清晨,归城东门,薄雾未散,石阶已挤满人。
小信抱着一箱春风帖,像抱着烫手烧饼,扔不得、放不下。
他缩在台阶最高处,怀里的纸,是他唯一的铠甲。
可今天,这铠甲,不发了。
“李守说……不发了。”
他声音小得像蚊子哼,自己都快听不见。
人群静了半息,瞬间炸锅!
“啥?不发了?”拄拐老汉蹦起来,唾沫星子喷小信一脸,“昨儿城楼还挂‘春风送暖’,今儿就断粮?耍猴呢!”

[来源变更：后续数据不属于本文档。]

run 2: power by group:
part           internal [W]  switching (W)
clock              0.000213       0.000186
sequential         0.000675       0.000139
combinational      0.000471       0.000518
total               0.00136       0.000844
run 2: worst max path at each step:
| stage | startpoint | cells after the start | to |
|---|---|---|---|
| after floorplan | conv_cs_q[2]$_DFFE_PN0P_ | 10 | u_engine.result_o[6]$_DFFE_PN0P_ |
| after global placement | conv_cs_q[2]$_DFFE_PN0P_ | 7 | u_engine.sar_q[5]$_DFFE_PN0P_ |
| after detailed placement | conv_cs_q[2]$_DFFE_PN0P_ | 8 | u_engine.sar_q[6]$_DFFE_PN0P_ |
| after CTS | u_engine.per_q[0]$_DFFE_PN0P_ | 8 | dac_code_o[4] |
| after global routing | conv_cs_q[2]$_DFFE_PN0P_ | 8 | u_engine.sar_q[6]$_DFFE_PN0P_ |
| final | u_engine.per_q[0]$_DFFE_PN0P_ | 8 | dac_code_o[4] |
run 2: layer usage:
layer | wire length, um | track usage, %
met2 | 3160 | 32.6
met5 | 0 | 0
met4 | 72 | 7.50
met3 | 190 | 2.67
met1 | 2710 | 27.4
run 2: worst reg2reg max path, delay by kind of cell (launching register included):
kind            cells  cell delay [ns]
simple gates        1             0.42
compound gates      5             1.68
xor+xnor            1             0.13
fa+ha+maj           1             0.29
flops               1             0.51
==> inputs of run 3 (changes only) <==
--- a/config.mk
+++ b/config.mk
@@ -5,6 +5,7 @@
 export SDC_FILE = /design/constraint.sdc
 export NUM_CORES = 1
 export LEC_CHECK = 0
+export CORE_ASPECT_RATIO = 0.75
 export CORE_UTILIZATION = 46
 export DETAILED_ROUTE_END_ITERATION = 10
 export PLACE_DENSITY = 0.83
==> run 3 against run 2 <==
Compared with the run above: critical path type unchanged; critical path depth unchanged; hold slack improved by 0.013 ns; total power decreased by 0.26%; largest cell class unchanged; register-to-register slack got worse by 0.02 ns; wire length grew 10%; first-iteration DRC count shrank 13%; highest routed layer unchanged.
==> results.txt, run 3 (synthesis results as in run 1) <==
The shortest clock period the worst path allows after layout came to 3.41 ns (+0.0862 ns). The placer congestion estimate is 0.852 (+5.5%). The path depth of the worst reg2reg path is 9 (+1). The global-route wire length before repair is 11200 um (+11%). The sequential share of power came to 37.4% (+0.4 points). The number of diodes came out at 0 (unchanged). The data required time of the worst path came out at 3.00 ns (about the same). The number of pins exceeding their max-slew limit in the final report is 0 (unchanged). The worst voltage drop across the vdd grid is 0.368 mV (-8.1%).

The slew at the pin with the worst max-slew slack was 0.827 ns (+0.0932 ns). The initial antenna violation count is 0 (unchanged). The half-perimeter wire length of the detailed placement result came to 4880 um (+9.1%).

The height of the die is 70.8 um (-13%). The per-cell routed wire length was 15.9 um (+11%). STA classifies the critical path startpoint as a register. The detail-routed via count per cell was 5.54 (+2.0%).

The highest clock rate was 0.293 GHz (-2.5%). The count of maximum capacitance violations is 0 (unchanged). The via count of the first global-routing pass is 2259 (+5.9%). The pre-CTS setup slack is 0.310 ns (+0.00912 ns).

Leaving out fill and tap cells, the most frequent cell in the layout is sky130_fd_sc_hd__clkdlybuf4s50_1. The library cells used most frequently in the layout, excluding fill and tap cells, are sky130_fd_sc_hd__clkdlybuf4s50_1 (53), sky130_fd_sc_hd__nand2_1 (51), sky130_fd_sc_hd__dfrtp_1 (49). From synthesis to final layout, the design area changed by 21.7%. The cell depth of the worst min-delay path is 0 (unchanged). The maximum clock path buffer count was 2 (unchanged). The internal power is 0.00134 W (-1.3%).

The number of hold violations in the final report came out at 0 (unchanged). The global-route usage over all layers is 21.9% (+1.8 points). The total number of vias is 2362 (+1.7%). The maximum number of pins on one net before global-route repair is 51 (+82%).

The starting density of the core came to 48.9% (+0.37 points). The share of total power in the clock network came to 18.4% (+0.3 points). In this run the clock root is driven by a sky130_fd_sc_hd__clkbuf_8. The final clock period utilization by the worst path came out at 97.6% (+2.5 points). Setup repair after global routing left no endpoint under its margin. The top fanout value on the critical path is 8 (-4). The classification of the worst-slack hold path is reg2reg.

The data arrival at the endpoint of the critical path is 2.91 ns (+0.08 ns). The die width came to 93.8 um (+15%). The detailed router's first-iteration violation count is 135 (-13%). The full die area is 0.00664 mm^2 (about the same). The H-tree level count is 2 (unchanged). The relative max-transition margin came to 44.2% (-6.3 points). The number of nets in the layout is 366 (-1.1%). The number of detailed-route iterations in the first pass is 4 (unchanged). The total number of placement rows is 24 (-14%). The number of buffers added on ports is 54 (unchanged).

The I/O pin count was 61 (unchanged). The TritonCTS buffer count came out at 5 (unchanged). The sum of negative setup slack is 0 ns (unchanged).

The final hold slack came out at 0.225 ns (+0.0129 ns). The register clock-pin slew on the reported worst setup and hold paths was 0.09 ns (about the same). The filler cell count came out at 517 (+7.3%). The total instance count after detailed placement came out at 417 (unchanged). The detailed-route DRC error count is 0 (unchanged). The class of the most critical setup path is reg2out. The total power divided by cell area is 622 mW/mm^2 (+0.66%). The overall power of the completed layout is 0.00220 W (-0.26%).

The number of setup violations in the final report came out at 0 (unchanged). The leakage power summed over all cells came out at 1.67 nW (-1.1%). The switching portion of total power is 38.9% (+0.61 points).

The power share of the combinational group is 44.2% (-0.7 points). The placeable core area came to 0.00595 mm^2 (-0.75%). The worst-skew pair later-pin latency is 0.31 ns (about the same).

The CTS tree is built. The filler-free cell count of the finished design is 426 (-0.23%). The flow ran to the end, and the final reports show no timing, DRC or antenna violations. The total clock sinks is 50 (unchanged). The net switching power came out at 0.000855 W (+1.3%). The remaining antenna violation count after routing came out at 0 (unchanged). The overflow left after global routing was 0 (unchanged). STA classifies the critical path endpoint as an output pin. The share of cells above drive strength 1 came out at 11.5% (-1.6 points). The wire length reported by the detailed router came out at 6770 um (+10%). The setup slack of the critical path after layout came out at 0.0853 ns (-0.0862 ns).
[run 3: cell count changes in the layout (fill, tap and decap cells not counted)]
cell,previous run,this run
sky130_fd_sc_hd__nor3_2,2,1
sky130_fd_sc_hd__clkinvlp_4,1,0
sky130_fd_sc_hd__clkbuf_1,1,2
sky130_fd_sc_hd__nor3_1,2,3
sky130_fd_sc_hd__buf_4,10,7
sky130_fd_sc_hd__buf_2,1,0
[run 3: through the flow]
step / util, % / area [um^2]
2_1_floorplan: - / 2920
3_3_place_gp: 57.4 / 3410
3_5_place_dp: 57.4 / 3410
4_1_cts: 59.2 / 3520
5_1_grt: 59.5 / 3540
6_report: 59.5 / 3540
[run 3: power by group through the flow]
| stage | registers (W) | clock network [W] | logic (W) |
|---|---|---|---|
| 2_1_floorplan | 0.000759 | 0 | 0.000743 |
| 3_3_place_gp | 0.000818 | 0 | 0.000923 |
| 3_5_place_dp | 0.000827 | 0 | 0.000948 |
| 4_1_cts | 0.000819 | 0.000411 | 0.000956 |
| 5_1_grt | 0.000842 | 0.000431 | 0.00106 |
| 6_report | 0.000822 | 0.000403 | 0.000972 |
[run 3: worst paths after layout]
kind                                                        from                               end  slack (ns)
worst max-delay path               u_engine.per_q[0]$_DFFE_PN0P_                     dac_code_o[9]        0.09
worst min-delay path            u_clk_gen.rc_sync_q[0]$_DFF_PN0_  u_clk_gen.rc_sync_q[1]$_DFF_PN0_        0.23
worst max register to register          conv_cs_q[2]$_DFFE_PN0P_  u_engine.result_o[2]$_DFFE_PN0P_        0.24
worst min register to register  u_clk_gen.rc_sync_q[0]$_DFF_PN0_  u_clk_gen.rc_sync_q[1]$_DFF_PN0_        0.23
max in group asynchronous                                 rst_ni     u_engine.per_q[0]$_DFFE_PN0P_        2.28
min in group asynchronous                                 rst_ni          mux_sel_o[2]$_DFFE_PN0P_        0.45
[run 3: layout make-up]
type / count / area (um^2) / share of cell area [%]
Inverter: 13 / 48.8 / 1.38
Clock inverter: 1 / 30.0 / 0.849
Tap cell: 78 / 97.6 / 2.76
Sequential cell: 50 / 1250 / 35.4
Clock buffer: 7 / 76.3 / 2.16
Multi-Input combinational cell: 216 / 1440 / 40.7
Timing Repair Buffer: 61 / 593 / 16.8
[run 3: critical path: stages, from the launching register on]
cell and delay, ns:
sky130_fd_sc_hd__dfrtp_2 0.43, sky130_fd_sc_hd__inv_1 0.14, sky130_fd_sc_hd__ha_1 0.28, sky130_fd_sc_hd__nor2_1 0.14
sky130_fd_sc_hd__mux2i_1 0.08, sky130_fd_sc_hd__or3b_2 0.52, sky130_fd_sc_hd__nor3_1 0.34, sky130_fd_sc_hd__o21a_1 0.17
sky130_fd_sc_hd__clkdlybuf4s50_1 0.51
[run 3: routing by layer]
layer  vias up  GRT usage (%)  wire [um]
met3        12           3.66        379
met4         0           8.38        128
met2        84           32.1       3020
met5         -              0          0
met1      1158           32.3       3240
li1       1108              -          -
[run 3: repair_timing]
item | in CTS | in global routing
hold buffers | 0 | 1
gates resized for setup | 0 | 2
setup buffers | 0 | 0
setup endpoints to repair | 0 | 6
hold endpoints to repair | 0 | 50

“我闺女拿帖当嫁妆底稿,差三张凑不齐!”妇人叉腰大吼,“李不归被胡人公主迷昏头了?连民心都不要了?”
箱子被推得倾斜,几张帖飘落地上,瞬间被抢、被撕!
纸片如雪纷飞,像一场荒诞葬礼,祭的是刚燃起的希望。
小信蹲在地上,手指发抖捡残纸,泥嵌进指甲缝。
他想哭,可眼泪憋了回去——
李不归昨夜的话还在耳边:
“小信,沉默不是认输,是给风暴腾地方。”
他猛地抬头,看见阶上立着个青衣文士,袖口绣银鹤,干净得不像走江湖。
那人一声冷笑:
“胡女一来,汉人命都不要了?停发春风帖,就是心向蛮夷!归城迟早变胡风牧野!”
小信张张嘴,发不出声。
他认得这人——陆正言的门生,满口仁义,专靠煽风点火升官的清流嘴炮。
千里之外,朝堂之上。
这人的师父陆正言,正跪在金砖上,哭得比死了亲娘还凶。
“陛下!”他一头磕下去,额头闷响,“李不归停帖,不是天灾,是被胡女蛊惑!其心已叛,其行可诛!”
他抖开一卷“民书”,声泪俱下:
“归城百姓泣血上书!求陛下废春风之盟,还我汉家乾坤!”
龙椅上,皇帝皱眉,目光扫向殿角。
苏轻烟银甲未卸,刚从北线赶回。
她正要开口,被陆正言一句话堵死:
“苏将军久驻边关,怕也被春风吹迷心窍,分不清敌我了!”
她冷笑,指尖掐进掌心,终究一言不发。
皇帝沉吟良久,点头:
“准奏。钦差即日赴边,彻查春风之盟是否动摇国本。”
退朝后,陆正言回府,甩袖饮茶,嘴角翘成偷鸡狐狸。
“民心如火。”他对幕僚冷笑,“我添柴,他救火。烧不死他,也烧净他名声。钦差一到,李不归千夫所指,皇帝都保不住!”
夜色如墨,泼遍边关。
老犁的三亩田垄,一夜被铲成泥潭。
胡人老牧的牛圈被泼粪水,门板红漆写两个大字:汉贼。
老犁蹲在泥里,手抖得像秋风叶。
不是怕,是心寒。
他和胡牧合耕两年,牛共牵,种共播,孩子一起放羊。
不求封侯,只求一口安稳饭。
“我们……只是想活。”
他喃喃,轻得怕惊醒黑夜。
第二天,他牵牛到地头,准备退田回乡。
牛角上的红布,还是分地时系的,早已褪色。
“老伯!”
小信从坡上冲下,气喘如牛,一把拦在牛头前:
“不能走!”
他从怀里掏出一张皱巴巴、沾着泥的春风帖,塞进老犁手里。
“李守说,风停了,人才能听见自己心跳。”小信喘着,眼神亮得吓人,“真正的春风,不是贴墙上的纸,是种在土里的念想。”
老犁愣住。
他低头看残破的纸,“春风”二字被泥晕开,却依旧倔强相连。
他忽然想起昨夜梦——儿子在边军托梦:
“爹,我吃上白米饭,还分了地。”
他缓缓跪下,把帖折好,压进牛角红布里,像藏一颗种子。
然后,扶起犁,重新下地。
一犁,破土。
两犁,生根。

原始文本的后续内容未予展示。